Prenatal stress exposure is associated with adverse psychiatric outcomes, including autism and ADHD, as well as locomotor and social inhibition and anxiety-like behaviors in animal offspring. Similarly, maternal immune activation also contributes to psychiatric risk and aberrant offspring behavior. The mechanisms underlying these outcomes are not clear. Offspring microglia and the pro-inflammatory cytokine interleukin-6 (IL-6), known to influence microglia, may serve as common mechanisms between prenatal stress and prenatal immune activation. To evaluate the role of prenatal IL-6 in prenatal stress, microglia morphological analyses were conducted at embryonic days 14 (E14), E15, and in adult mice. Offspring microglia and behavior were evaluated after repetitive maternal restraint stress, repetitive maternal IL-6, or maternal IL-6 blockade during stress from E12 onwards. At E14, novel changes in cortical plate embryonic microglia were documented—a greater density of the mutivacuolated morphology. This resulted from either prenatal stress or IL-6 exposure and was prevented by IL-6 blockade during prenatal stress. Prenatal stress also resulted in increased microglia ramification in adult brain, as has been previously shown. As with embryonic microglia, prenatal IL-6 recapitulated prenatal stress-induced changes in adult microglia. Furthermore, prenatal IL-6 was able to recapitulate the delay in GABAergic progenitor migration caused by prenatal stress. However, IL-6 mechanisms were not necessary for this delay which persisted after prenatal stress despite IL-6 blockade.
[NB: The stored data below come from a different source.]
--- config.mk ---
export PLATFORM = sky130hd
export DESIGN_NAME = cmd_frame_parser
export DESIGN_NICKNAME = d
export VERILOG_FILES = /design/src/rtl/cmd_frame_parser.sv
export SDC_FILE = /design/constraint.sdc
export NUM_CORES = 1
export LEC_CHECK = 0
export BUFFER_PORTS_ARGS = -buffer_cell sky130_fd_sc_hd__buf_4
export CAP_MARGIN = 20
export CORE_ASPECT_RATIO = 1.5
export CORE_MARGIN = 1
export CORE_UTILIZATION = 49
export DETAILED_ROUTE_END_ITERATION = 8
export PLACE_DENSITY = 0.82
export SLEW_MARGIN = 10
export SYNTH_ARGS = -nofsm -noshare
export SYNTH_HDL_FRONTEND = slang
export SYNTH_SLANG_ARGS = --single-unit
--- constraint.sdc ---
create_clock -name clk -period 1.9 [get_ports clk]
set_clock_uncertainty 0.1 [all_clocks]
set_input_delay 0.095 -clock clk [delete_from_list [all_inputs] [get_ports clk]]
set_output_delay 0.095 -clock clk [all_outputs]
set_load 0.005 [all_outputs]
--- src/rtl/cmd_frame_parser.sv ---
// Pulls SYNC/opcode/addr/data bytes from a first-word fall-through FIFO and issues one register request per frame.
// Request rises one cycle after the last frame byte pops; FIFO is not popped while a request waits for reg_ack.
module cmd_frame_parser #(
  parameter int         TIMEOUT_CYCLES = 1_000_000,
  parameter logic [7:0] SYNC_BYTE      = 8'hA5,
  parameter int         TW             = $clog2(TIMEOUT_CYCLES + 1)
) (
  input  logic        clk,
  input  logic        rst,
  input  logic [7:0]  fifo_rd_data,
  input  logic        fifo_valid,
  output logic        fifo_rd_en,
  output logic        reg_req,
  output logic        reg_we,
  output logic [7:0]  reg_addr,
  output logic [31:0] reg_wdata,
  input  logic        reg_ack,
  output logic        frame_err,
  output logic [1:0]  err_code,
  output logic        busy
);

  localparam logic [7:0] OP_WR       = 8'h01;
  localparam logic [7:0] OP_RD       = 8'h02;
  localparam logic [1:0] ERR_OPCODE  = 2'd1;
  localparam logic [1:0] ERR_TIMEOUT = 2'd2;

  typedef enum logic [2:0] {IDLE, OPCODE, ADDR, DATA, ISSUE} state_t;

  state_t        state;
  logic [TW-1:0] tmo_cnt;
  logic [1:0]    byte_idx;
  logic          timed;
  logic          tmo_hit;

  assign fifo_rd_en = fifo_valid && (state != ISSUE);
  assign timed      = (state == OPCODE) || (state == ADDR) || (state == DATA);
  // Fires on the edge that would take the idle count to TIMEOUT_CYCLES.
  assign tmo_hit    = (tmo_cnt == TW'(TIMEOUT_CYCLES - 1));

  always_ff @(posedge clk) begin
    if (rst) begin
      state     <= IDLE;
      tmo_cnt   <= '0;
      byte_idx  <= '0;
      reg_req   <= 1'b0;
      reg_we    <= 1'b0;
      reg_addr  <= '0;
      reg_wdata <= '0;
      frame_err <= 1'b0;
      err_code  <= 2'd0;
      busy      <= 1'b0;
    end else begin
      frame_err <= 1'b0;
      if (fifo_rd_en) tmo_cnt <= '0;

      case (state)
        IDLE: begin
          if (fifo_valid && (fifo_rd_data == SYNC_BYTE)) begin
            state <= OPCODE;
            busy  <= 1'b1;
          end
        end
        OPCODE: begin
          if (fifo_valid) begin
            if (fifo_rd_data == OP_WR) begin
              reg_we <= 1'b1;
              state  <= ADDR;
            end else if (fifo_rd_data == OP_RD) begin
              reg_we <= 1'b0;
              state  <= ADDR;
            end else if (fifo_rd_data != SYNC_BYTE) begin
              frame_err <= 1'b1;
              err_code  <= ERR_OPCODE;
              state     <= IDLE;
              busy      <= 1'b0;
            end
          end
        end
        ADDR: begin
          if (fifo_valid) begin
            reg_addr <= fifo_rd_data;
            if (reg_we) begin
              byte_idx <= 2'd0;
              state    <= DATA;
            end else begin
              reg_wdata <= '0;
              reg_req   <= 1'b1;
              state     <= ISSUE;
            end
          end
        end
        DATA: begin
          if (fifo_valid) begin
            reg_wdata <= {reg_wdata[23:0], fifo_rd_data};
            byte_idx  <= byte_idx + 2'd1;
            if (byte_idx == 2'd3) begin
              reg_req <= 1'b1;
              state   <= ISSUE;
            end
          end
        end
        ISSUE: begin
          if (reg_ack) begin
            reg_req <= 1'b0;
            busy    <= 1'b0;
            state   <= IDLE;
          end
        end
        default: begin
          state <= IDLE;
          busy  <= 1'b0;
        end
      endcase

      // In the collecting states a cycle without a pop is exactly an idle cycle.
      if (timed && !fifo_valid) begin
        if (tmo_hit) begin
          frame_err <= 1'b1;
          err_code  <= ERR_TIMEOUT;
          state     <= IDLE;
          busy      <= 1'b0;
          tmo_cnt   <= '0;
        end else begin
          tmo_cnt <= tmo_cnt + TW'(1);
        end
      end
    end
  end

endmodule

# Word level (Yosys, flattened, before mapping)
# Cells that the tools add are included.
# classes
add_sub_neg	2
eq_ne	17
mux	55
n_reduce_logical	17
# ops
operator	n
2-to-1 mux 32 bit	3
case mux 32 bit (2 select lines)	1
2-to-1 mux 20 bit	3
2-to-1 mux 3 bit	12
2-to-1 mux 1 bit	22
adder 20 x 1 -> 20 bit (second input constant)	1
== test 20 bit (second input constant)	1
2-to-1 mux 2 bit	10
case mux 3 bit (5 select lines)	1
!= test 2 bit (second input constant)	5
== test 8 x 1 -> 1 bit (second input constant)	1
== test 8 x 2 -> 1 bit (second input constant)	1
== test 8 bit (second input constant)	1
!= test 8 bit (second input constant)	1
AND reduction 4 bit	2
== test 3 x 2 -> 1 bit (second input constant)	2
AND reduction 6 bit	1
nonzero test 2 bit	3
case mux 1 bit (4 select lines)	1
case mux 2 bit (2 select lines)	1
== test 3 x 1 -> 1 bit (second input constant)	1
== test 3 bit (second input constant)	1
logical AND 1 bit	3
logical NOT 3 bit	1
other kinds (11)	12
# totals
reg_bits	71
input_bits	12
out_inout_bits	47
word_cells	101

# Longest topological paths before layout
# Gate-level depths: netlist of the first run.
# logic_depth
ltp_word	8
ltp_mapped	7
ltp_nobuf	6

# Worst setup path after synthesis of the first run
# Ideal clock, no wire load.
# synth_path
path_kind	register to register
from	reg tmo_cnt[0]
to	reg tmo_cnt[8]
setup_ps	117
arrival_time_ps	1601
required_time_ps	1683
slack_ps	82
path_stages_with_launch	7
path_buffers	1
synth_period_minus_slack_ps	1818
path_cell_list	dfxtp_1 ha_1 nand3_1 nor4_4 a21oi_4 buf_6 a22o_1
# synth_between
elab_chain_cells	3
word_cells_on_any_way	4
classes_between	add/sub: 1; eq/ne: 1; mux: 2
# synth_rtl
item	line_no	source
start, declared	31	logic [TW-1:0] tmo_cnt;
start signal, assigned	125	tmo_cnt <= tmo_cnt + TW'(1);
adder 20 x 1 -> 20 bit / == test 20 bit (equally long branches)	125, 39	
2-to-1 mux 20 bit *	118	if (tmo_hit) begin
2-to-1 mux 20 bit *	117	if (timed && !fifo_valid) begin
# Every way passes the cells marked *; elsewhere a longest branch is shown, timed or not.
# A chain may end at the register's enable or synchronous reset.

# Final worst setup path of the first run
# layout_path
from	reg tmo_cnt[10]
to	reg tmo_cnt[8]
# layout_between
elab_chain_cells	3
# layout_rtl
item	line_no	source
== test 20 bit	39	assign tmo_hit = (tmo_cnt == TW'(TIMEOUT_CYCLES - 1));
2-to-1 mux 20 bit	118	
2-to-1 mux 20 bit	117	
# Every way passes these cells.

==> results.py, run 1 <==
metrics = {
    "cells_and_area": {
        "final_core_util_pct": 68.0,
        "antennaDiodeCount": 0,
        "multiInputGateArea_sq_um": 1640,
        "final_cell_area_sq_um": 4170,
        "drive_gt1_share_pct": 26.5,
        "regArea_sq_um": 1420,
        "number_of_fill_cells_in_the_layout": 487,
        "final-instance-count-excl-fill": 542,
        "final_net_count": 477,
        "flow.area_growth_from_synthesis_pct": 34.4,
    },
    "timing": {
        "rsz_0062_raised_after_global_routing": "yes",
        "max_freq_mhz": 520,
        "worst_pin_slew_ns": 0.460,
        "slew_headroom_pct": 69.3,
        "finalWorstPathRequiredPeriod_ns": 1.92,
        "min_hold_slack_ns": 0.101,
        "slew_violations": 0,
        "min_period_over_period_pct": 101,
        "finalSetupTns_ns": -0.0225,
        "final_hold_viol_count": 0,
        "post-route-worst-setup-slack_ns": -0.0225,
        "report.final.setup_viol": 1,
    },
    "pwr": {
        "total_leakage_power_nw": 1.54,
        "totalPowerFinal_mw": 2.97,
        "vdd_drop_max_mv": 0.672,
        "cellPowerDensity_nw_per_um2": 712,
    },
    "critical_path": {
        "critical_path_cell_with_the_highest_stage_delay": "sky130_fd_sc_hd__or4b_4",
        "critPathLaunchType": "flip-flop",
        "worst_path_largest_cell_delay_ns": 0.55,
        "end_kind": "flip-flop",
        "worst-endpoint-arrival_ns": 2.07,
        "timing.critical_path.required_ns": 2.05,
        "crit_fanout": 9,
        "regToRegStartpoint": "tmo_cnt[10]$_SDFFE_PP0P_",
        "timing.critical_path.from": "tmo_cnt[10]$_SDFFE_PP0P_",
        "worst-setup-path-type": "reg2reg",
        "path_cells": "or4b_4 > nor4_4 > buf_4 > a21oi_2 > a21o_1 > a22o_1",
    },
    "routing": {
        "drt_pre_antenna_iters": 5,
        "drcViolationCount": 0,
        "finalWirelength_um": 8460,
        "wire_per_inst_um": 15.6,
        "drt-vias-per-instance": 5.75,
        "ant_nets": 0,
        "first_iter_violations": 181,
        "dr_total_vias": 3119,
    },
    "grt": {
        "grt_antenna_before_repair": 0,
        "grt_usage_pct": 26.2,
        "grt_overflow": 0,
        "grt_max_degree": 47,
        "first_global_vias": 2970,
        "wire_length_of_the_first_global_routing_pass_um": 13300,
    },
    "synthesis": {
        "ys_top_cells_by_area": "sky130_fd_sc_hd__dfxtp_1, sky130_fd_sc_hd__nand3_1, sky130_fd_sc_hd__a21oi_1",
        "ys_ff_latch": 71,
        "synth_seq_area_share_pct": 45.8,
        "postSynth.topFlopCell": "sky130_fd_sc_hd__dfxtp_1",
        "synth-warning-count": 0,
        "avgSynthCellArea_sq_um": 8.28,
        "mappedNetlistNets": 389,
        "synthCells": 375,
        "synthArstFlopShare_pct": 0,
        "synth_top_cell_area_share_pct": 45.8,
        "synth_enable_flop_cells": 0,
        "synth.lib_cells_used.distinct": 48,
        "synth_area_sq_um": 3100,
        "yosysTopAreaCell": "sky130_fd_sc_hd__dfxtp_1",
    },
    "placement": {
        "place.gp.congestion": 0.861,
        "post_place_setup_slack_ns": -0.0116,
        "dpl.cell_count": 509,
        "placed_area_sq_um": 3750,
        "hpwl_um": 5340,
        "numPortBuffers": 58,
    },
    "worst_hold_path": {
        "hold_wc_path_type": "in2reg",
        "worstHoldStart": "fifo_valid",
    },
    "clocking": {
        "cts.reportedPaths.clkPinSlew_ns": 0.08,
        "clock_tree_from_tritoncts": "yes",
        "clockRootBuffer": "sky130_fd_sc_hd__clkbuf_8",
        "ctsHtreeMaxLevel": 3,
        "clockBufferDepth": 2,
        "cts_inserted_buffers": 9,
        "clkSinkCount": 71,
        "clkLatencyLatePin_ns": 0.35,
    },
    "floorplanning": {
        "top_level_ports": 59,
        "num_rows": 35,
        "die_y_um": 99.5,
        "die_x_um": 67.0,
        "coreArea_sq_um": 6130,
        "die_area_sq_um": 6660,
        "start_util_pct": 50.6,
    },
    "outcome": {
        "outcome": "complete, but fails checks",
        "violations_in_the_final_reports": "setup timing",
    },
    "run": {
        "number_of_maximum_capacitance_constraint_violations": 0,
    },
}
[worst max-delay path, delay by kind of cell (launching register included)]
kind	cells	cell delay (ns)
flops	1	0.35
buf+inv	1	0.17
compound gates	3	0.48
simple gates	2	0.73
[final cells by class]
cell class              count  share of cell area (%)
clock inverters             6                    2.22
repair buffers             97                    18.7
inverters                   4                   0.360
multi-input cells         280                    39.4
clock buffers              10                    3.06
well taps                  74                    2.22
flip-flops and latches     71                    34.1
[power breakdown]
part / switching [mW] / total, mW / internal (mW)
combinational: 0.0751 / 0.130 / 0.0553
sequential: 0.00181 / 1.49 / 1.49
clock: 0.600 / 1.35 / 0.748
[cell usage after synthesis (all sizes together) (5+ instances only)]
cell	instances
nand2b	9
nand4	5
xor2	6
a31oi	8
o21ai	16
a22oi	5
buf	5
nand3	49
dfxtp	71
nand2	51
a21oi	49
clkbuf	17
nor3	9
nor2	24
mux2i	10
[cells by family after synthesis]
group	Yosys count	synth area share [%]
flops	71	45.8
compound gates	87	16.0
mux	10	3.22
buf+inv	26	3.55
xor+xnor	8	2.26
fa+ha+maj	2	0.806
simple gates	171	28.4
[repair_timing]
action,CTS,global route
setup buffers,0,5
hold endpoints to repair,22,0
hold buffers,10,0
resized for setup,1,8
endpoints found under the setup margin,1,22
gates cloned,0,2
pin swaps,0,3
[layout by cell type (no fill, tap or decap), types with 3 or more instances in the layout]
master | netlist | final
sky130_fd_sc_hd__and3_1 | 4 | 4
sky130_fd_sc_hd__nand2b_1 | 8 | 8
sky130_fd_sc_hd__dfxtp_1 | 71 | 70
sky130_fd_sc_hd__o21ai_0 | 7 | 7
sky130_fd_sc_hd__a21oi_2 | 0 | 3
sky130_fd_sc_hd__nand2_1 | 51 | 51
sky130_fd_sc_hd__buf_4 | 0 | 85
sky130_fd_sc_hd__xor2_1 | 6 | 6
sky130_fd_sc_hd__a21oi_1 | 48 | 47
sky130_fd_sc_hd__nor2_1 | 22 | 22
sky130_fd_sc_hd__nand4_1 | 5 | 5
sky130_fd_sc_hd__mux2i_1 | 10 | 10
sky130_fd_sc_hd__a31oi_1 | 8 | 8
sky130_fd_sc_hd__inv_1 | 4 | 4
sky130_fd_sc_hd__dlygate4sd3_1 | 0 | 10
sky130_fd_sc_hd__a22oi_1 | 5 | 5
sky130_fd_sc_hd__clkbuf_8 | 0 | 9
sky130_fd_sc_hd__nor3_1 | 8 | 6
sky130_fd_sc_hd__nor2b_1 | 3 | 3
sky130_fd_sc_hd__nand3_1 | 49 | 48
sky130_fd_sc_hd__o21ai_1 | 9 | 8
[sequential cells by signal, summed over array words and instances, names as in the netlist]
name	count
state	3
busy	1
reg_req	1
reg_we	1
tmo_cnt	20
err_code	2
frame_err	1
reg_wdata	32
reg_addr	8
byte_idx	2
[final timing paths]
kind	slack, ns	cells after the start	to
min	0.10	3	state[0]$_SDFF_PP0_
max reg2reg	-0.02	6	tmo_cnt[8]$_SDFFE_PP0P_
min reg2reg	0.36	2	reg_wdata[31]$_SDFFE_PP0P_
max	-0.02	6	tmo_cnt[8]$_SDFFE_PP0P_
[metal layers]
metal	up-vias	wire length, um	track usage, %
met2	91	4620	46.2
met4	0	206	12.6
met3	19	377	5.50
li1	1510	-	-
met5	-	0	0
met1	1499	3250	28.9
Power figures use the tool's default switching activity.
==> run 2, diff against run 1 <==
--- a/config.mk
+++ b/config.mk
@@ -9,9 +9,10 @@
 export CAP_MARGIN = 20
 export CORE_ASPECT_RATIO = 1.5
 export CORE_MARGIN = 1
-export CORE_UTILIZATION = 49
+export CORE_UTILIZATION = 38
 export DETAILED_ROUTE_END_ITERATION = 8
-export PLACE_DENSITY = 0.82
+export HOLD_SLACK_MARGIN = 0.1
+export PLACE_DENSITY = 0.68
 export SLEW_MARGIN = 10
 export SYNTH_ARGS = -nofsm -noshare
 export SYNTH_HDL_FRONTEND = slang
==> run 2 against run 1 <==
  * The flow still finishes with violations (setup timing)
  * Combinational power increased by 4%
  * Count of clock-buffer cells in the layout unchanged
  * Wire length decreased by 0.46%
  * Critical path depth unchanged
  * Total power increased by 11%
  * Sequential cell count unchanged
  * Hold slack improved by 0.039 ns
  * Critical endpoint unchanged
  * Clock power increased by 24%
  * Highest routed layer unchanged
  * Largest cell class unchanged
==> results.py, run 2 (synthesis gave the netlist of run 1 again) <==
metrics = {
    "outcome": {
        "outcome": "complete, but fails checks",
        "violations_in_the_final_reports": "setup timing",
    },
    "routing": {
        "drt-vias-per-instance": 5.48,
        "finalWirelength_um": 8420,
        "drt_pre_antenna_iters": 4,
        "wire_per_inst_um": 14.8,
        "ant_nets": 0,
        "drcViolationCount": 0,
        "dr_total_vias": 3122,
        "first_iter_violations": 262,
    },
    "clocking": {
        "clkLatencyLatePin_ns": 0.33,
        "clockRootBuffer": "sky130_fd_sc_hd__clkbuf_16",
        "clkSinkCount": 71,
        "clockBufferDepth": 2,
        "clock_tree_from_tritoncts": "yes",
        "ctsHtreeMaxLevel": 3,
        "cts.reportedPaths.clkPinSlew_ns": 0.06,
        "cts_inserted_buffers": 9,
    },
    "timing": {
        "worst_pin_slew_ns": 0.526,
        "slew_headroom_pct": 64.9,
        "min_period_over_period_pct": 103,
        "slew_violations": 0,
        "post-route-worst-setup-slack_ns": -0.0588,
        "min_hold_slack_ns": 0.139,
        "rsz_0062_raised_after_global_routing": "yes",
        "max_freq_mhz": 511,
        "finalWorstPathRequiredPeriod_ns": 1.96,
        "final_hold_viol_count": 0,
        "report.final.setup_viol": 3,
    },
    "cells_and_area": {
        "final_cell_area_sq_um": 4310,
        "max_flop_register": "reg_wdata",
        "drive_gt1_share_pct": 27.1,
        "leading_registers_by_flop_count": "reg_wdata: 32 flops, tmo_cnt: 20 flops, reg_addr: 8 flops",
        "final_net_count": 474,
        "final_core_util_pct": 54.2,
        "largest_register_ffs": 32,
        "most_common_library_cell_in_the_layout_ignoring_fill_and_taps": "sky130_fd_sc_hd__buf_4",
        "flow.area_growth_from_synthesis_pct": 38.9,
        "antennaDiodeCount": 0,
        "highest_count_cells_in_the_layout_ignoring_fill_and_taps": "sky130_fd_sc_hd__buf_4, sky130_fd_sc_hd__dfxtp_1, sky130_fd_sc_hd__nand2_1",
    },
    "pwr": {
        "cellPowerDensity_nw_per_um2": 768,
        "total_leakage_power_nw": 1.59,
        "vdd_drop_max_mv": 0.520,
    },
    "critical_path": {
        "crit_fanout": 5,
        "regToRegStartpoint": "tmo_cnt[10]$_SDFFE_PP0P_",
        "regToRegSetupSlack_ns": -0.06,
        "end_kind": "flip-flop",
        "crit_family": "simple AND/OR/NAND/NOR gates",
        "worst_path_largest_cell_delay_ns": 0.54,
        "worst-setup-path-type": "reg2reg",
        "reg2reg_depth": 6,
        "r2r_end": "tmo_cnt[8]$_SDFFE_PP0P_",
        "critical_path_cell_with_the_highest_stage_delay": "sky130_fd_sc_hd__or4b_4",
        "timing.critical_path.buf_inv": 1,
        "worst-endpoint-arrival_ns": 2.08,
        "path_cells": "or4b_4 > nor4_4 > buf_4 > a21oi_4 > a21o_1 > a22o_1",
        "critPathLaunchType": "flip-flop",
        "timing.critical_path.required_ns": 2.02,
    },
    "placement": {
        "post_place_setup_slack_ns": -0.00363,
        "placed_area_sq_um": 3780,
        "numPortBuffers": 58,
        "place.gp.congestion": 0.841,
        "hpwl_um": 5340,
    },
    "floorplanning": {
        "coreArea_sq_um": 7960,
        "die_y_um": 113,
        "num_rows": 40,
        "start_util_pct": 39.0,
        "die_x_um": 75.8,
        "die_area_sq_um": 8540,
        "top_level_ports": 59,
    },
    "worst_hold_path": {
        "worst_hold_path.num_cells": 4,
        "worst_hold_path.endpoint": "state[1]$_SDFF_PP0_",
        "worstHoldStart": "fifo_valid",
        "hold_wc_path_type": "in2reg",
    },
    "run": {
        "number_of_maximum_capacitance_constraint_violations": 0,
    },
    "grt": {
        "grt_usage_pct": 20.2,
        "grt_max_degree": 54,
        "grt_antenna_before_repair": 0,
        "wire_length_of_the_first_global_routing_pass_um": 13300,
        "first_global_vias": 2864,
        "grt_overflow": 0,
    },
}
## run 2: cell count changes in the layout (fill, tap and decap cells not counted), moves of 2 or more
cell / delta
sky130_fd_sc_hd__buf_4: -4
sky130_fd_sc_hd__a41oi_2: +2
sky130_fd_sc_hd__clkbuf_16: +9
sky130_fd_sc_hd__a41oi_1: -2
sky130_fd_sc_hd__clkinv_2: +3
sky130_fd_sc_hd__clkbuf_8: -8
sky130_fd_sc_hd__inv_6: -2
## run 2: power breakdown
part | switching (mW) | total [mW] | internal (mW)
Clock | 0.639 | 1.68 | 1.04
Combinational | 0.0781 | 0.135 | 0.0566
Sequential | 0.00162 | 1.49 | 1.49
## run 2: cell type report
class,instances,area (sq um)
clock inverter,6,60.1
inverter,4,15.0
fill,715,3640
sequential,71,1420
tap,105,131
multi-input combinational,281,1700
timing repair buffer,93,748
clock buffer,10,239
## run 2: per-stage QoR
| step | TNS [ns] | total power, mW | instances |
|---|---|---|---|
| floorplan | 0 | 1.58 | 375 |
| global placement | 0 | 1.64 | 538 |
| detailed placement | -0.00363 | 1.64 | 538 |
| CTS | 0 | 3.33 | 564 |
| global route | -0.504 | 3.43 | 570 |
| finish | -0.122 | 3.31 | 570 |
## run 2: tightest hold or removal path, stage by stage
cell	delay, ns
sky130_fd_sc_hd__buf_4	0.16
sky130_fd_sc_hd__nand2_1	0.08
sky130_fd_sc_hd__a22oi_1	0.06
sky130_fd_sc_hd__nor3_1	0.12
## run 2: worst max-delay path by stage
stage	depth (start not counted)	endpoint	slack, ns	start
2_1_floorplan	6	tmo_cnt[8]$_SDFFE_PP0P_	0.08	tmo_cnt[0]$_SDFFE_PP0P_
3_3_place_gp	5	tmo_cnt[8]$_SDFFE_PP0P_	0.06	tmo_cnt[9]$_SDFFE_PP0P_
3_5_place_dp	6	tmo_cnt[8]$_SDFFE_PP0P_	-0.004	tmo_cnt[0]$_SDFFE_PP0P_
4_1_cts	5	tmo_cnt[8]$_SDFFE_PP0P_	0.0002	tmo_cnt[10]$_SDFFE_PP0P_
5_1_grt	7	tmo_cnt[12]$_SDFFE_PP0P_	-0.09	tmo_cnt[10]$_SDFFE_PP0P_
6_report	6	tmo_cnt[8]$_SDFFE_PP0P_	-0.06	tmo_cnt[10]$_SDFFE_PP0P_
## run 2: per-layer routing
| metal | GRT usage [%] | wire length (um) | vias to the layer above |
|---|---|---|---|
| met5 | 0 | 0 | - |
| met4 | 9.88 | 277 | 0 |
| met3 | 6.77 | 567 | 24 |
| met2 | 32.9 | 4300 | 111 |
| met1 | 23.1 | 3280 | 1470 |
| li1 | - | - | 1517 |
## run 2: what timing repair did
item / CTS / global route
setup buffers: 0 / 3
setup endpoints to repair: 2 / 15
pin swaps: 0 / 7
gates cloned: 0 / 3
resized for setup: 4 / 12
hold buffers: 10 / 0
hold endpoints to repair: 21 / 0
==> run 3, diff against run 2 <==
--- a/config.mk
+++ b/config.mk
@@ -8,7 +8,7 @@
 export BUFFER_PORTS_ARGS = -buffer_cell sky130_fd_sc_hd__buf_4
 export CAP_MARGIN = 20
 export CORE_ASPECT_RATIO = 1.5
-export CORE_MARGIN = 1
+export CORE_MARGIN = 4
 export CORE_UTILIZATION = 38
 export DETAILED_ROUTE_END_ITERATION = 8
 export HOLD_SLACK_MARGIN = 0.1
==> run 3 against run 2 <==
  * The run now ends clean
  * Global-route usage fell by 1.8 points
  * Sequential power is essentially flat
  * Hold slack improved by 0.014 ns
  * Sequential share of layout area shrank 0.30 points
  * Cell count up 0.70%
  * Cell area up 1.0%
  * Die area grew 14%
  * Non-clock buffer count is 5 higher
  * Clock power increased by 2%
  * Highest routed layer unchanged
As we have previously demonstrated, behavioral effects of prenatal stress in offspring, including increased anxiety-like behavior, decreased sociability, and locomotor inhibition, may be related to these GABAergic delays. While adult microglia changes were ameliorated by IL-6 blockade, these behavioral changes were independent of IL-6 mechanisms, similar to GABAergic delays. This and previous work from our laboratory suggest multiple mechanisms, including GABAergic delays, may underlie prenatal stress-linked deficits.